Dave pointed out how he taught himself German. I can point to my own journey into the world of Spanish. I had a lot of motivation. I really got serious with Spanish after God saved me and I realized there was a Spanish-speaking community right down the street from where I lived and no one was reaching out to the people that lived there with the gospel. We had to change that. Literally 85 percent of the community was hispanic. There were somewhere around three hundred apartments there. And no one was going there on a regular basis to build relationships with the people, meet real needs and show people what Jesus showed us by giving his life up for our sins, and explaining to them the significance of what Jesus did on the cross. When I moved down to Honduras I suddenly had another really important reason to carry my !Aprenda español ahora! textbook and a book with 500 Spanish verbs conjugated (one per page) with me and practice every chance I got. I had met this amazing––and I mean absolutely amazing!––Honduran girl who loved Jesus. She spoke English, better than I spoke Spanish, so there wasn't as much of an issue there. But I wanted to communicate with her family. And I wanted my communication with Lesly, who I would marry three years later, to be the absolute best that it could. I wanted to know her. I wanted her to know me. And knowing people that way, just like knowing texts, requires that kind of knowledge. The more you know the more barriers to enjoying that relationship get removed and the more snares that could potentially trip you up become avoidable. So I wanted to be able to communicate with Lesly and her family. There was that and I wanted to talk to the millions of people that were literally right outside my front door. I went from an apartment complex down the street from my home in North Carolina to one of the most densely populated cities in the Western Hemisphere. I had plenty of reason to kick my studies into overdrive.

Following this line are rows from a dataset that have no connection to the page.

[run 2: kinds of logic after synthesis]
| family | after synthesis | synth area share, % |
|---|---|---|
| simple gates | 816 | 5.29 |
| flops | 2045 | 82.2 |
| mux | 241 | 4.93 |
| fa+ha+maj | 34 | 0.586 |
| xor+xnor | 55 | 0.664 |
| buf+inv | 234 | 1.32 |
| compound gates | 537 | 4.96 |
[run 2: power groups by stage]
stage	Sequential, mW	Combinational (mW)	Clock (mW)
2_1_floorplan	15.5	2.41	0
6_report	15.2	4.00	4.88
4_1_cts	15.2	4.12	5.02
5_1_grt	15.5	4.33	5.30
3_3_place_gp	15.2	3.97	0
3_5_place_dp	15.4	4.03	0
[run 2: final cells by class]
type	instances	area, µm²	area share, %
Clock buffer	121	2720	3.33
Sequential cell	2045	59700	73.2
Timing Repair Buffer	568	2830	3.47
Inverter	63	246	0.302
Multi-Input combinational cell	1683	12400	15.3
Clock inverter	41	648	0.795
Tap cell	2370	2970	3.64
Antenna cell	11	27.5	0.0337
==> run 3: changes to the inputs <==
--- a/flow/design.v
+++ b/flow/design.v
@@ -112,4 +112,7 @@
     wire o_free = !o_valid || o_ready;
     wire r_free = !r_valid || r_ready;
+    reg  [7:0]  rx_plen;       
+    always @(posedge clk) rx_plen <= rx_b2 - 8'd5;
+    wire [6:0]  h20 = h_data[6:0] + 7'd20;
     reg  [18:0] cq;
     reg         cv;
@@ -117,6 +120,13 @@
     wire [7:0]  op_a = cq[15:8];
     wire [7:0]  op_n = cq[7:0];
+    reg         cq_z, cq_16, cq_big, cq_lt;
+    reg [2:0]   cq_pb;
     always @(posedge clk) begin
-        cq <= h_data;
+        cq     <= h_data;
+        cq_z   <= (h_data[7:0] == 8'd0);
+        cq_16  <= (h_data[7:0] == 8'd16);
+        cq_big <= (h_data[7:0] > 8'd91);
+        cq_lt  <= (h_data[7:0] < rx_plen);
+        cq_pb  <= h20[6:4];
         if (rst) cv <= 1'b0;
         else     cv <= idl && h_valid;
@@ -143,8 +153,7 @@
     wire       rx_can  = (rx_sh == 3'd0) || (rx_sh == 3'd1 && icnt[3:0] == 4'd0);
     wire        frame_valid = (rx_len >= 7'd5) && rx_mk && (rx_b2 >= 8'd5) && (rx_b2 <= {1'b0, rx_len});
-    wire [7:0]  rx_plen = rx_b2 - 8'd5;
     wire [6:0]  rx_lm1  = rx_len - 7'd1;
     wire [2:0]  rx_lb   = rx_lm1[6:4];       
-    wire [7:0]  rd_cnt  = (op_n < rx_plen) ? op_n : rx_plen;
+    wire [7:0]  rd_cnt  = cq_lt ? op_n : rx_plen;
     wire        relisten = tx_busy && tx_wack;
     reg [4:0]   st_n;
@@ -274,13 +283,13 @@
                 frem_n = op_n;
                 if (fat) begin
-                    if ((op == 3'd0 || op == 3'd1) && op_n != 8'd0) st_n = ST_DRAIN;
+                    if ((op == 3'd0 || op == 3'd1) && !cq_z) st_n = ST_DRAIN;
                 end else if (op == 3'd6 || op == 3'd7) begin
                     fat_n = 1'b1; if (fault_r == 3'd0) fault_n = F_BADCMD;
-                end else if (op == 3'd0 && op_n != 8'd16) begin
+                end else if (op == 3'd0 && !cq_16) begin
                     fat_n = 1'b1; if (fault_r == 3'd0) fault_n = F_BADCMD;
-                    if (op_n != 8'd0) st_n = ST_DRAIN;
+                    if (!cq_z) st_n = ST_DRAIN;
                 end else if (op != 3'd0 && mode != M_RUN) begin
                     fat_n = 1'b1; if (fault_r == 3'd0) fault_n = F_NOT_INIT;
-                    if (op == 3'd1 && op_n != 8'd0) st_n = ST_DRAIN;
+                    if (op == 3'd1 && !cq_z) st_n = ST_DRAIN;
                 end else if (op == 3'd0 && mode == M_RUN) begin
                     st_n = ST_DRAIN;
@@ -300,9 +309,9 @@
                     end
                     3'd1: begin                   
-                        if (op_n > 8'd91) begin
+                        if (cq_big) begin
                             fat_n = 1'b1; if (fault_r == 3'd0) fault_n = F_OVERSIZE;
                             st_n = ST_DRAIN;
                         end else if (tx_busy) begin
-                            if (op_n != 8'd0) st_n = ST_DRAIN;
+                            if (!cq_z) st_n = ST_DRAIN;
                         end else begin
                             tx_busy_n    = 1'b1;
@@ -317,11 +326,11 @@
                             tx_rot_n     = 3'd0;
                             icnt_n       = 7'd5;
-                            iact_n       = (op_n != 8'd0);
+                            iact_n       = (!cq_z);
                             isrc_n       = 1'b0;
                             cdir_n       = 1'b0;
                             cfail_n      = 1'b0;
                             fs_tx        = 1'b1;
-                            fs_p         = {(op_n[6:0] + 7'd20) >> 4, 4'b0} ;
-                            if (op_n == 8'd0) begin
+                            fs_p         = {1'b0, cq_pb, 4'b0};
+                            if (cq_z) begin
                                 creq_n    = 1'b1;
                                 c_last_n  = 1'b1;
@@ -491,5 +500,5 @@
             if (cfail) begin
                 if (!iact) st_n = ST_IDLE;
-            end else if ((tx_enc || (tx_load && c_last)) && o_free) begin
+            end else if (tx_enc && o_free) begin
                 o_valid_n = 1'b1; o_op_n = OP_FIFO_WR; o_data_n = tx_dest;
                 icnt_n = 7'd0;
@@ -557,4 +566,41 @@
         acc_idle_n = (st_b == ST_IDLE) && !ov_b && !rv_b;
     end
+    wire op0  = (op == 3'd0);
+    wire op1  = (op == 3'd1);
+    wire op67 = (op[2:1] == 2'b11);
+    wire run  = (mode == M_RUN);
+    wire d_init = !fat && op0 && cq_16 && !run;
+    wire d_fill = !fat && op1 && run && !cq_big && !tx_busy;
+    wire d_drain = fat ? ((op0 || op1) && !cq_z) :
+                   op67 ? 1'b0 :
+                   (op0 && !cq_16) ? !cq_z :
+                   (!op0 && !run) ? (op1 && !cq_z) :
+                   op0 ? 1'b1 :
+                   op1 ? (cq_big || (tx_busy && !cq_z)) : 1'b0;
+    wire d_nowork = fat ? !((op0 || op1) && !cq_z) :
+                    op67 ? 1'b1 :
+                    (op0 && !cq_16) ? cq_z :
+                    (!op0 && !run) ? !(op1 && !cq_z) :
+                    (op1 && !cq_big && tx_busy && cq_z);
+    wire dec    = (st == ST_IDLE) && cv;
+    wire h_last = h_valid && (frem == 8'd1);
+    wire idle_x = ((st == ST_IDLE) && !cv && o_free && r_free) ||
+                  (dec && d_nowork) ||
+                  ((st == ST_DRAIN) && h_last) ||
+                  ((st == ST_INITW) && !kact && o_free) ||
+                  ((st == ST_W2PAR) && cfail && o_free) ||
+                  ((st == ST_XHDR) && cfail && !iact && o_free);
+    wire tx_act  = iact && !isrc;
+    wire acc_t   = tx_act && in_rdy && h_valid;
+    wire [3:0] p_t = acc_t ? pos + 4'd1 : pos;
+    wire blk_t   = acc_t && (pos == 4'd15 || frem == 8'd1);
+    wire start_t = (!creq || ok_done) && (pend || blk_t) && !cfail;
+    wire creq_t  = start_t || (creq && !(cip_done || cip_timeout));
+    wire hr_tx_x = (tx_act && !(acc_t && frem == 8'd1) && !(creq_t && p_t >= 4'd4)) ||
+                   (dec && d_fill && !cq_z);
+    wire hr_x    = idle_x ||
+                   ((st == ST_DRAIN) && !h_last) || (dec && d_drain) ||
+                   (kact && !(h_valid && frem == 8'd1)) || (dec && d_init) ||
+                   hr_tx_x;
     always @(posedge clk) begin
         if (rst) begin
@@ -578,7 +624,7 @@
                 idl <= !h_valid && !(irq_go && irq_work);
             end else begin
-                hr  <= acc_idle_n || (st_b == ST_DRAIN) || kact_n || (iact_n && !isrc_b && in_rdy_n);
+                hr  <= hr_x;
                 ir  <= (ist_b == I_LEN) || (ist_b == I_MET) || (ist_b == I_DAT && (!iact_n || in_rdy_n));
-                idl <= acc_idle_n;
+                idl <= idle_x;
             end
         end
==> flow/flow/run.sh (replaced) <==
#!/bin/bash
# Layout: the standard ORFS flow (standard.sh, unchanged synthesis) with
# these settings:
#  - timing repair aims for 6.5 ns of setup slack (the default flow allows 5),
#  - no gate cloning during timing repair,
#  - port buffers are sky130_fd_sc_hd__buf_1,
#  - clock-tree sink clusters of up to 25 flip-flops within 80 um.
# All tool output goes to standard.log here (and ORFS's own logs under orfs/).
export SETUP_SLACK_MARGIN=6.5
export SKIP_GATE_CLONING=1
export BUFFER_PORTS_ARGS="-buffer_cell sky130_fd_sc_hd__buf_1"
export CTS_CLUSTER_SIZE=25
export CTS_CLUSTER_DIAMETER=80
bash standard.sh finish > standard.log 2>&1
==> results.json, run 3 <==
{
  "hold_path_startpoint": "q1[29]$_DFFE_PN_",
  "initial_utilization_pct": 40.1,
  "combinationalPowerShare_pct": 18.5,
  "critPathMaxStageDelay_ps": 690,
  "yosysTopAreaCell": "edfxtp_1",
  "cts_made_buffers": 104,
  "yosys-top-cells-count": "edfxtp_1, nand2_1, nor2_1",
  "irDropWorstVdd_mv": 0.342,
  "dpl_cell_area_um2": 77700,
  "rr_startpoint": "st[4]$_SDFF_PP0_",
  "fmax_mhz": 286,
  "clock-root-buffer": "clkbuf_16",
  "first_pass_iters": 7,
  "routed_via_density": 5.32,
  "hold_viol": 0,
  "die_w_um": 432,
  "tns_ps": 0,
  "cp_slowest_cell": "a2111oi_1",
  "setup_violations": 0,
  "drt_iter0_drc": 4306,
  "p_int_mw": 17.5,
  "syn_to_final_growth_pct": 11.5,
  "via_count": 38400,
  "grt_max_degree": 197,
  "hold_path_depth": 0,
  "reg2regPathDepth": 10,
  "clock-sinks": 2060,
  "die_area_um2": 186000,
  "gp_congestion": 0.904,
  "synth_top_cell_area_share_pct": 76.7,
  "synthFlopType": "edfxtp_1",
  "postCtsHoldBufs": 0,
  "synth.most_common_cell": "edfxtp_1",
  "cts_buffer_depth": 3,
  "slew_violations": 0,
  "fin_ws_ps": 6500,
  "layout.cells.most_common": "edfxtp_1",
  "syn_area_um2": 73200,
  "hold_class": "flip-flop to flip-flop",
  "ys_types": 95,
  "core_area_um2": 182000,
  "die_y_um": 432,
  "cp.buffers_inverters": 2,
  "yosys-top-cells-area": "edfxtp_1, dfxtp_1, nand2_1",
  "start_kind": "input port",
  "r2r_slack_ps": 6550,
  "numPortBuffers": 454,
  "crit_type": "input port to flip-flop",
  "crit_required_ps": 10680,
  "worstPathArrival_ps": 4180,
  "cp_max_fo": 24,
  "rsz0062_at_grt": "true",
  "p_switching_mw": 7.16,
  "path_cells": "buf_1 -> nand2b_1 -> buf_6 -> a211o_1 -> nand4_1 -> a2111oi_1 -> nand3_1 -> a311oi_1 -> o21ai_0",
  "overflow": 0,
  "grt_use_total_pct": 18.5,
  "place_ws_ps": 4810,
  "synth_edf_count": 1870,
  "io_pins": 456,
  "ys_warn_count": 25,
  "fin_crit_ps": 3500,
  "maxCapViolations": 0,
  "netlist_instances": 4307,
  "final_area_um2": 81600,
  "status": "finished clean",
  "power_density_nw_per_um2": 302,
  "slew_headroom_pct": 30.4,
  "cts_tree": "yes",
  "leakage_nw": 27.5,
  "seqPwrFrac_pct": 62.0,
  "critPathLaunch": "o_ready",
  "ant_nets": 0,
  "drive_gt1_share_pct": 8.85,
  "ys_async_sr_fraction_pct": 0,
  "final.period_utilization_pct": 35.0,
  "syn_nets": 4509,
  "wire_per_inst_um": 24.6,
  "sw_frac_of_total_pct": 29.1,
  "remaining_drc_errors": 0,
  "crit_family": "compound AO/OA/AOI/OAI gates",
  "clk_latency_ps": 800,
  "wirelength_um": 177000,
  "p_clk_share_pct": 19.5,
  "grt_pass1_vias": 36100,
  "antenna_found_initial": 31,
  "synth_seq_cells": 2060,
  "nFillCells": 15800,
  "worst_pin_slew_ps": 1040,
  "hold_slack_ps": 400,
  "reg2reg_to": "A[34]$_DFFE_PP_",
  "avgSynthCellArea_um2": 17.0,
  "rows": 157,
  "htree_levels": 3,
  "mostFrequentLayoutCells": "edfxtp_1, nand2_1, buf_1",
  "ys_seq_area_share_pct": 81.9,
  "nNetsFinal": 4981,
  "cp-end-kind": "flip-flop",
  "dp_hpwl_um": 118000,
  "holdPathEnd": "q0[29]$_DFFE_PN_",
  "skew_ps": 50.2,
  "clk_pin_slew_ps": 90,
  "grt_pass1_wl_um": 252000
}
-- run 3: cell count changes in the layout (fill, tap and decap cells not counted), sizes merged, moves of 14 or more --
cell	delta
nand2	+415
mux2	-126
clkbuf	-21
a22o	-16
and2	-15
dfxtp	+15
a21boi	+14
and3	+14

Had it been exclusively up to some Spanish class, the truth is I probably wouldn't have learned Spanish. Classes unfortunately don't always offer the best motivations for students. The motivation for me to learn Spanish came as a need arose. And I had to realize that the need was "worth it" if I was going to pour hours and hours and hours into learning this language. Hours of reading, a million mistakes, lots of chuckles at my expense, some unfortunate blunders when speaking to people (I have a hundred stories!). It had to be worth it. I think this is one of the biggest failures in seminary. We could put this on the student, and for many I think it should be. But as a professor I'm also thinking I need to do some introspection. Do I show my students a need that is "worth it" all? Almost every Greek prof can quote the "kissing the bride through a veil" quote and the fifteen or so other quotes that get reprinted in a bunch of blogs each year and usually, at least three or four, in each new beginning Greek grammar. I love those quotes. They motivate me. They make sense. But for some reason or another, most people walk out of their Greek classes (and many more their Hebrew classes), hit play on their iPhones or iPods, and crank up Alice Cooper's "School's Out," figuratively speaking. I'm surprised no one has rewritten the words yet. Maybe Weird Al can help those students out on his next album. Until then . . . here's my best go at it:
". . .
No more parsing, no more vocab,
No more Greek prof's scolding looks,
We got no class, we got no grammars, 
We ain't got no morphology, 
We can't even think of a periphrastic imperfect,   
. . ."
(Hey, it's easier since even Alice Cooper doesn't rhyme.)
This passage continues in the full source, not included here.